■ **EXERCISE PROMPT**
Every line below that holds "unique" must be copied.

(Stored records)
================

## src/design/mma_pkg.sv

```systemverilog
// Shared constants, register codes and arithmetic command types for the
// multichannel moving average. No dependencies.
package mma_pkg;

  localparam int CHANNELS_DEF    = 4;
  localparam int MAX_WINDOW_DEF  = 16;
  localparam int SAMPLE_BITS_DEF = 16;

  // Fixed field widths of the ports.
  localparam int CHAN_W      = 2;
  localparam int SAMPLE_W    = 16;
  localparam int MEAN_W      = 16;
  localparam int ACTIVE_W    = 3;
  localparam int WINDOW_W    = 5;
  localparam int CFG_INDEX_W = 3;
  localparam int CFG_DATA_W  = 5;

  localparam int NUM_REGS     = 5;
  localparam int NUM_WIN_REGS = 4;
  localparam int WIN_SEL_W    = 2;

  localparam logic [CFG_INDEX_W-1:0] REG_ACTIVE = 3'd0;
  localparam logic [CFG_INDEX_W-1:0] REG_WIN0   = 3'd1;
  localparam logic [CFG_INDEX_W-1:0] REG_WIN1   = 3'd2;
  localparam logic [CFG_INDEX_W-1:0] REG_WIN2   = 3'd3;
  localparam logic [CFG_INDEX_W-1:0] REG_WIN3   = 3'd4;

  localparam logic [ACTIVE_W-1:0] ACTIVE_RESET = 3'd4;
  localparam logic [WINDOW_W-1:0] WINDOW_RESET = 5'd8;

  typedef enum logic [2:0] {
    OP_HOLD,
    OP_CLR,
    OP_ACC,
    OP_LOAD,
    OP_STEP
  } arith_op_t;

  typedef struct packed {
    arith_op_t op;
    logic      keep;
  } arith_cmd_t;

endpackage

```

## src/design/multichannel_moving_average.sv

```systemverilog
// Top level of the multichannel moving average: configuration registers,
// per-channel ring pointers and the sequencer. Depends on mma_pkg, mma_store
// and mma_arith.
//
// Usage: a beat on the in_ channel carries a sample and its channel number.
// The block writes the sample into that channel's ring of window slots, sums
// the window through one shared adder and divides by the window length with
// the same adder, one quotient bit per cycle. Every input beat yields exactly
// one out_ beat carrying the channel, the truncated mean and a flag for a
// channel at or above the active count (mean zero, nothing changed).
// A valid sample passes through the write, read, load and divide states to
// the finish state, which fills the result register. The divide yields
// SUM_W = SAMPLE_BITS + clog2(MAX_WINDOW) quotient bits. A flagged channel
// goes straight from idle to the finish state. in_ready is high only while
// the sequencer is idle, so the block takes one beat at a time and accepts
// no new sample until it is through with the last. The result register
// lets the next sample be accepted while a result waits; if the receiver
// still stalls when the next result is done, the sequencer holds until
// out_ready.
// Reset and writes to indices below NUM_REGS empty all windows via per-channel
// fill counters, so no clearing pass is needed; unwritten slots read as zero.
module multichannel_moving_average #(
  parameter int CHANNELS    = mma_pkg::CHANNELS_DEF,
  parameter int MAX_WINDOW  = mma_pkg::MAX_WINDOW_DEF,
  parameter int SAMPLE_BITS = mma_pkg::SAMPLE_BITS_DEF
) (
  input  logic                             clk,
  input  logic                             rst_n,
  input  logic                             in_valid,
  output logic                             in_ready,
  input  logic [mma_pkg::CHAN_W-1:0]       in_channel,
  input  logic [mma_pkg::SAMPLE_W-1:0]     in_sample,
  output logic                             out_valid,
  input  logic                             out_ready,
  output logic [mma_pkg::CHAN_W-1:0]       out_channel,
  output logic [mma_pkg::MEAN_W-1:0]       out_mean_value,
  output logic                             out_bad_channel,
  input  logic                             cfg_we,
  input  logic [mma_pkg::CFG_INDEX_W-1:0]  cfg_index,
  input  logic [mma_pkg::CFG_DATA_W-1:0]   cfg_data
);

  localparam int CH_W      = (CHANNELS > 1) ? $clog2(CHANNELS) : 1;
  localparam int IDX_W     = $clog2(MAX_WINDOW);
  localparam int CNT_W     = $clog2(MAX_WINDOW + 1);
  localparam int SUM_W     = SAMPLE_BITS + $clog2(MAX_WINDOW);
  localparam int STEP_W    = $clog2(SUM_W);
  localparam int DEPTH     = CHANNELS * MAX_WINDOW;
  localparam int ADDR_W    = (DEPTH > 1) ? $clog2(DEPTH) : 1;
  localparam int CHAN_W    = mma_pkg::CHAN_W;
  localparam int MEAN_W    = mma_pkg::MEAN_W;

  typedef enum logic [2:0] {
    S_IDLE,
    S_WRITE,
    S_READ,
    S_LOAD,
    S_DIV,
    S_FIN
  } state_t;

  // Configuration.
  logic [mma_pkg::ACTIVE_W-1:0] active_r;
  logic [mma_pkg::WINDOW_W-1:0] win_r [mma_pkg::NUM_WIN_REGS];
  logic                         cfg_clear;
  logic [mma_pkg::CFG_INDEX_W-1:0] win_pick;

  // Per-channel ring state.
  logic [IDX_W-1:0] idx_r  [CHANNELS];
  logic [CNT_W-1:0] fill_r [CHANNELS];

  // Sequencer.
  state_t                 state_r, state_nxt;
  logic [CHAN_W-1:0]      ch_r, ch_nxt;
  logic [SAMPLE_BITS-1:0] smp_r, smp_nxt;
  logic                   bad_r, bad_nxt;
  logic [CNT_W-1:0]       w_r, w_nxt;
  logic [CNT_W-1:0]       n_r, n_nxt;
  logic                   rd_ok_r, rd_ok_nxt;
  logic [STEP_W-1:0]      step_r, step_nxt;
  logic                   out_valid_r, out_valid_nxt;
  logic [CHAN_W-1:0]      out_channel_r, out_channel_nxt;
  logic [MEAN_W-1:0]      out_mean_r, out_mean_nxt;
  logic                   out_bad_r, out_bad_nxt;

  logic                         in_fire;
  logic                         in_bad;
  logic [mma_pkg::WINDOW_W-1:0] w_raw;
  logic [CNT_W-1:0]             w_eff;
  logic [CH_W+CHAN_W-1:0]       ch_ext;
  logic [CH_W-1:0]              ch_idx;
  logic [CNT_W-1:0]             idx_cur, slot, slot_inc;
  logic [IDX_W-1:0]             idx_nxt;
  logic [CNT_W-1:0]             fill_cur, fill_nxt;
  logic                         mem_we;
  logic [ADDR_W-1:0]            mem_waddr, mem_raddr;
  logic [SAMPLE_BITS-1:0]       mem_rdata;
  mma_pkg::arith_cmd_t          cmd;
  logic [SUM_W-1:0]             quotient;
  logic [SUM_W+MEAN_W-1:0]      quo_ext;

  // ---------------------------------------------------------------------
  // Configuration registers.
  // ---------------------------------------------------------------------
  assign cfg_clear = cfg_we && (32'(cfg_index) < mma_pkg::NUM_REGS);
  assign win_pick  = cfg_index - mma_pkg::CFG_INDEX_W'(1);

  always_ff @(posedge clk) begin
    if (!rst_n) begin
      active_r <= mma_pkg::ACTIVE_RESET;
      for (int i = 0; i < mma_pkg::NUM_WIN_REGS; i++) begin
        win_r[i] <= mma_pkg::WINDOW_RESET;
      end
    end else if (cfg_we) begin
      unique case (cfg_index) inside
        mma_pkg::REG_ACTIVE: begin
          active_r <= cfg_data[mma_pkg::ACTIVE_W-1:0];
        end
        mma_pkg::REG_WIN0, mma_pkg::REG_WIN1, mma_pkg::REG_WIN2, mma_pkg::REG_WIN3: begin
          win_r[win_pick[mma_pkg::WIN_SEL_W-1:0]] <= cfg_data[mma_pkg::WINDOW_W-1:0];
        end
        default: begin
        end
      endcase
    end
  end

  // ---------------------------------------------------------------------
  // Acceptance checks and window length of the offered channel.
  // ---------------------------------------------------------------------
  assign in_ready = (state_r == S_IDLE);
  assign in_fire  = in_valid && in_ready;
  assign in_bad   = (32'(in_channel) >= 32'(active_r)) || (32'(in_channel) >= CHANNELS);
  assign w_raw    = win_r[in_channel];

  always_comb begin
    if (w_raw == '0) begin
      w_eff = CNT_W'(1);
    end else if (32'(w_raw) > MAX_WINDOW) begin
      w_eff = CNT_W'(MAX_WINDOW);
    end else begin
      w_eff = CNT_W'(w_raw);
    end
  end

  // ---------------------------------------------------------------------
  // Ring pointer and fill count of the channel at work.
  // ---------------------------------------------------------------------
  assign ch_ext   = {{CH_W{1'b0}}, ch_r};
  assign ch_idx   = ch_ext[CH_W-1:0];
  assign idx_cur  = CNT_W'(idx_r[ch_idx]);
  assign fill_cur = fill_r[ch_idx];
  assign slot     = (idx_cur >= w_r) ? '0 : idx_cur;
  assign slot_inc = slot + CNT_W'(1);
  assign idx_nxt  = (slot_inc >= w_r) ? '0 : slot_inc[IDX_W-1:0];
  assign fill_nxt = (fill_cur < w_r) ? fill_cur + CNT_W'(1) : fill_cur;

  // The window always fills from slot zero upward after a clear, so slots
  // at or above the fill count have never been written and count as zero.
  always_ff @(posedge clk) begin
    if (!rst_n || cfg_clear) begin
      for (int i = 0; i < CHANNELS; i++) begin
        idx_r[i]  <= '0;
        fill_r[i] <= '0;
      end
    end else if (state_r == S_WRITE) begin
      idx_r[ch_idx]  <= idx_nxt;
      fill_r[ch_idx] <= fill_nxt;
    end
  end

  assign mem_we    = (state_r == S_WRITE);
  assign mem_waddr = ADDR_W'(32'(ch_idx) * MAX_WINDOW + 32'(slot));
  assign mem_raddr = ADDR_W'(32'(ch_idx) * MAX_WINDOW + 32'(n_r));

  mma_store #(
    .DEPTH  (DEPTH),
    .DATA_W (SAMPLE_BITS)
  ) u_store (
    .clk   (clk),
    .we    (mem_we),
    .waddr (mem_waddr),
    .wdata (smp_r),
    .raddr (mem_raddr),
    .rdata (mem_rdata)
  );

  mma_arith #(
    .SAMPLE_BITS (SAMPLE_BITS),
    .SUM_W       (SUM_W),
    .CNT_W       (CNT_W)
  ) u_arith (
    .clk      (clk),
    .cmd      (cmd),
    .addend   (mem_rdata),
    .divisor  (w_r),
    .quotient (quotient)
  );

  assign quo_ext = {{MEAN_W{1'b0}}, quotient};

  // ---------------------------------------------------------------------
  // Sequencer.
  // ---------------------------------------------------------------------
  always_comb begin
    state_nxt       = state_r;
    ch_nxt          = ch_r;
    smp_nxt         = smp_r;
    bad_nxt         = bad_r;
    w_nxt           = w_r;
    n_nxt           = n_r;
    rd_ok_nxt       = rd_ok_r;
    step_nxt        = step_r;
    out_valid_nxt   = out_valid_r && !out_ready;
    out_channel_nxt = out_channel_r;
    out_mean_nxt    = out_mean_r;
    out_bad_nxt     = out_bad_r;
    cmd.op          = mma_pkg::OP_HOLD;
    cmd.keep        = rd_ok_r;

    unique case (state_r)
      S_IDLE: begin
        if (in_fire) begin
          ch_nxt    = in_channel;
          smp_nxt   = in_sample[SAMPLE_BITS-1:0];
          bad_nxt   = in_bad;
          w_nxt     = w_eff;
          state_nxt = in_bad ? S_FIN : S_WRITE;
        end
      end
      S_WRITE: begin
        cmd.op    = mma_pkg::OP_CLR;
        n_nxt     = '0;
        state_nxt = S_READ;
      end
      S_READ: begin
        // Slot n is addressed now; its data is added in the next cycle.
        rd_ok_nxt = (n_r < fill_cur);
        if (n_r != '0) begin
          cmd.op = mma_pkg::OP_ACC;
        end
        if (n_r == w_r) begin
          state_nxt = S_LOAD;
        end else begin
          n_nxt = n_r + CNT_W'(1);
        end
      end
      S_LOAD: begin
        cmd.op    = mma_pkg::OP_LOAD;
        step_nxt  = '0;
        state_nxt = S_DIV;
      end
      S_DIV: begin
        cmd.op = mma_pkg::OP_STEP;
        if (step_r == STEP_W'(SUM_W - 1)) begin
          state_nxt = S_FIN;
        end else begin
          step_nxt = step_r + STEP_W'(1);
        end
      end
      S_FIN: begin
        if (!out_valid_r || out_ready) begin
          out_valid_nxt   = 1'b1;
          out_channel_nxt = ch_r;
          out_mean_nxt    = bad_r ? '0 : quo_ext[MEAN_W-1:0];
          out_bad_nxt     = bad_r;
          state_nxt       = S_IDLE;
        end
      end
      default: begin
        state_nxt = S_IDLE;
      end
    endcase
  end

  always_ff @(posedge clk) begin
    if (!rst_n) begin
      state_r     <= S_IDLE;
      out_valid_r <= 1'b0;
    end else begin
      state_r     <= state_nxt;
      out_valid_r <= out_valid_nxt;
    end
    ch_r          <= ch_nxt;
    smp_r         <= smp_nxt;
    bad_r         <= bad_nxt;
    w_r           <= w_nxt;
    n_r           <= n_nxt;
    rd_ok_r       <= rd_ok_nxt;
    step_r        <= step_nxt;
    out_channel_r <= out_channel_nxt;
    out_mean_r    <= out_mean_nxt;
    out_bad_r     <= out_bad_nxt;
  end

  assign out_valid       = out_valid_r;
  assign out_channel     = out_channel_r;
  assign out_mean_value  = out_mean_r;
  assign out_bad_channel = out_bad_r;

  // ---------------------------------------------------------------------
  // Assertions.
  // ---------------------------------------------------------------------
  a_bad_mean_zero: assert property (@(posedge clk) disable iff (!rst_n)
    out_valid && out_bad_channel |-> out_mean_value == '0)
    else $error("flagged channel reported a nonzero mean");

  a_busy_after_accept: assert property (@(posedge clk) disable iff (!rst_n)
    in_valid && in_ready |=> !in_ready)
    else $error("input accepted while a sample is still in work");

  a_ptr_in_window: assert property (@(posedge clk) disable iff (!rst_n)
    state_r == S_READ |-> idx_cur < w_r && fill_cur <= w_r && fill_cur != '0)
    else $error("ring pointer or fill count outside the window");

  a_fin_from_div: assert property (@(posedge clk) disable iff (!rst_n)
    $rose(state_r == S_FIN) && !bad_r |-> $past(state_r) == S_DIV)
    else $error("result finished without a full divide");

endmodule

```

## src/design/mma_store.sv

```systemverilog
// Sample store of the moving average: one write port and one read port
// with registered read data. No dependencies.
module mma_store #(
  parameter int DEPTH  = 64,
  parameter int DATA_W = 16,
  localparam int ADDR_W = (DEPTH > 1) ? $clog2(DEPTH) : 1
) (
  input  logic              clk,
  input  logic              we,
  input  logic [ADDR_W-1:0] waddr,
  input  logic [DATA_W-1:0] wdata,
  input  logic [ADDR_W-1:0] raddr,
  output logic [DATA_W-1:0] rdata
);

  logic [DATA_W-1:0] mem_r [DEPTH];
  logic [DATA_W-1:0] rdata_r;

  always_ff @(posedge clk) begin
    if (we) begin
      mem_r[waddr] <= wdata;
    end
    rdata_r <= mem_r[raddr];
  end

  assign rdata = rdata_r;

endmodule

```

## src/design/mma_arith.sv

```systemverilog
// Shared add/subtract unit with its accumulator and quotient registers.
// It sums the window and then runs a restoring divide one bit per cycle.
// Depends on mma_pkg.
module mma_arith #(
  parameter int SAMPLE_BITS = mma_pkg::SAMPLE_BITS_DEF,
  parameter int SUM_W       = 20,
  parameter int CNT_W       = 5
) (
  input  logic                   clk,
  input  mma_pkg::arith_cmd_t    cmd,
  input  logic [SAMPLE_BITS-1:0] addend,
  input  logic [CNT_W-1:0]       divisor,
  output logic [SUM_W-1:0]       quotient
);

  localparam int AW = SUM_W + 2;

  logic [SUM_W-1:0] acc_r, acc_nxt;
  logic [SUM_W-1:0] quo_r, quo_nxt;
  logic [AW-1:0]    op_a, op_b, res;
  logic             sub;
  logic             neg;

  always_comb begin
    op_a = '0;
    op_b = '0;
    sub  = 1'b0;
    case (cmd.op)
      mma_pkg::OP_ACC: begin
        op_a = {2'b00, acc_r};
        op_b = cmd.keep ? AW'(addend) : '0;
      end
      mma_pkg::OP_STEP: begin
        // Shift the next dividend bit into the partial remainder.
        op_a = {1'b0, acc_r, quo_r[SUM_W-1]};
        op_b = AW'(divisor);
        sub  = 1'b1;
      end
      default: begin
      end
    endcase
  end

  assign res = sub ? (op_a - op_b) : (op_a + op_b);
  assign neg = res[AW-1];

  always_comb begin
    acc_nxt = acc_r;
    quo_nxt = quo_r;
    case (cmd.op)
      mma_pkg::OP_CLR:  acc_nxt = '0;
      mma_pkg::OP_ACC:  acc_nxt = res[SUM_W-1:0];
      mma_pkg::OP_LOAD: begin
        quo_nxt = acc_r;
        acc_nxt = '0;
      end
      mma_pkg::OP_STEP: begin
        acc_nxt = neg ? op_a[SUM_W-1:0] : res[SUM_W-1:0];
        quo_nxt = {quo_r[SUM_W-2:0], ~neg};
      end
      default: begin
      end
    endcase
  end

  always_ff @(posedge clk) begin
    acc_r <= acc_nxt;
    quo_r <= quo_nxt;
  end

  assign quotient = quo_r;

endmodule

```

================

■ **REPLY**
      unique case (cfg_index) inside
    unique case (state_r)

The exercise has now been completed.